-2

I finally know how to use regular expressions to replace one substring with another every place where it occurs within a string. But what I need to do now is a bit more complicated than that.

A string I must transform will have many instances of the newline character ('\n'). If those newline character are enclosed within fish-tags (between '<' and '>') I need to replace it with a simple whitespace character (' ').

However, if a newline character occurs anywhere else in the string, I need to leave that newline character alone.

There will be several places in the string that are enclosed in fish-tags, and several places that aren't.

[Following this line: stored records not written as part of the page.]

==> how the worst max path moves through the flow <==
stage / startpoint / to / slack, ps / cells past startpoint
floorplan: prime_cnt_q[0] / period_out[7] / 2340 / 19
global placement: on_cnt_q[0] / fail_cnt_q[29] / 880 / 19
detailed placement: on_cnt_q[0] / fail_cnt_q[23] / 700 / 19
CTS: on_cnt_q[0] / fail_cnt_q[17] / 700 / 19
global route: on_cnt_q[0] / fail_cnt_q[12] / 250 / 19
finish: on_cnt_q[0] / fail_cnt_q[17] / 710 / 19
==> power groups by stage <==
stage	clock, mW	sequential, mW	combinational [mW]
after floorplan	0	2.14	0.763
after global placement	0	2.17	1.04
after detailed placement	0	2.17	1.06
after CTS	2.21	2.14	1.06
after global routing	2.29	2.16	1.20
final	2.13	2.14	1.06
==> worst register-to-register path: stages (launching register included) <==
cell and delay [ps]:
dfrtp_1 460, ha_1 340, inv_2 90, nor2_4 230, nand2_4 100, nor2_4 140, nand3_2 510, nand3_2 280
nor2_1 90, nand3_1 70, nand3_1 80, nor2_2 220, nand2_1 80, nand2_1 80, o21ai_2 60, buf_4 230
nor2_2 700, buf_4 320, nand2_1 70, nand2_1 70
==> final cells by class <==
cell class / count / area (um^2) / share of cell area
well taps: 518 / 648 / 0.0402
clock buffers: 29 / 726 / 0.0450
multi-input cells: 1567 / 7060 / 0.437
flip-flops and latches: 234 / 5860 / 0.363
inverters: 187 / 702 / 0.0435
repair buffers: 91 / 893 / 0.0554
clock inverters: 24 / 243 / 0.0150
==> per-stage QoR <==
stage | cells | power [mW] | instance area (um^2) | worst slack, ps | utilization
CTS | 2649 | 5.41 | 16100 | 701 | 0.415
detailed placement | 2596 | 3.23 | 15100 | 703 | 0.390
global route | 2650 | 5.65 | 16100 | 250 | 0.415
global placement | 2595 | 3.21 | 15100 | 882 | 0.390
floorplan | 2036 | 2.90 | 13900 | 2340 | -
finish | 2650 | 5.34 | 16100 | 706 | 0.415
--- config.mk ---
export PLATFORM = sky130hd
export DESIGN_NAME = scpu_instr_dispatch
export DESIGN_NICKNAME = d
export VERILOG_FILES = /design/src/rtl/scpu_instr_dispatch.sv
export SDC_FILE = /design/constraint.sdc
export NUM_CORES = 1
export LEC_CHECK = 0
export ABC_AREA = 1
export BUFFER_PORTS_ARGS = -buffer_cell sky130_fd_sc_hd__buf_2
export CORE_AREA = 3 3 248 226
export CTS_BUF_LIST = sky130_fd_sc_hd__clkbuf_16
export DETAILED_ROUTE_END_ITERATION = 10
export DIE_AREA = 0 0 251 229
export PLACE_DENSITY = 0.41
export SETUP_SLACK_MARGIN = 0.5
export SKIP_LAST_GASP = 1
export SYNTH_ARGS = -nofsm -noshare
export SYNTH_HDL_FRONTEND = slang
export SYNTH_SLANG_ARGS = --single-unit
--- constraint.sdc ---
create_clock -name clk -period 2.52 [get_ports clk]
set_input_delay 0.126 -clock clk [delete_from_list [all_inputs] [get_ports clk]]
set_output_delay 0.126 -clock clk [all_outputs]
set_load 0.02 [all_outputs]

Is there a way to do this in PERL?

Sophia_ES
  • 1,193
  • 3
  • 12
  • 22
  • 3
    Sounds like HTML? Do you have example input? – dawg Jul 13 '16 at 17:25
  • Yes ---- I am talking about HTML --- but preparing an example may take a while, as this question is to allow a script to accommodate a situation that may occur at any moment in the future, not one that already has. – Sophia_ES Jul 13 '16 at 17:40
  • Actually --- the kinds of files I'm talking about are text files that incorporate HTML tags ---- text files that I will later copy/paste into a WordPress blog. I'm writing a script that will take the file and generate a stylized HTML preview. – Sophia_ES Jul 13 '16 at 17:46
  • 1
    This may be an AB issue. If you are trying to extract and sanitize chunks of HTML you want to use an HTML parser that can handle html fragments. I really like HTML::TreeBuilder from the HTML-Tree distribution for this sort of task. https://metacpan.org/release/HTML-Tree – daotoad Jul 13 '16 at 20:32
  • "I've just learn't to use regular expressions, so now I want to parse HTML". Don't *do* that. Use an XML or HTML parser for it instead. – Kusalananda Jul 14 '16 at 08:38

4 Answers4

2

I honestly don't recommend doing this with regular expressions. Besides the fact that you should never parse html with a regular expression, it's also a pain to do negative matches with regular expressions and anyone reading the code will honestly have no idea what you just did. Doing it manually on the other hand is really easy to understand.

This code assumes well formed html that doesn't have tags starting inside the definition of other tags (otherwise you would have to track all the instances and increment/decrement a count appropriately) and it does not handle < or > inside quoted strings which isn't the most common thing. And if you're doing all that I really recommend you use a real html parser, there are many of them.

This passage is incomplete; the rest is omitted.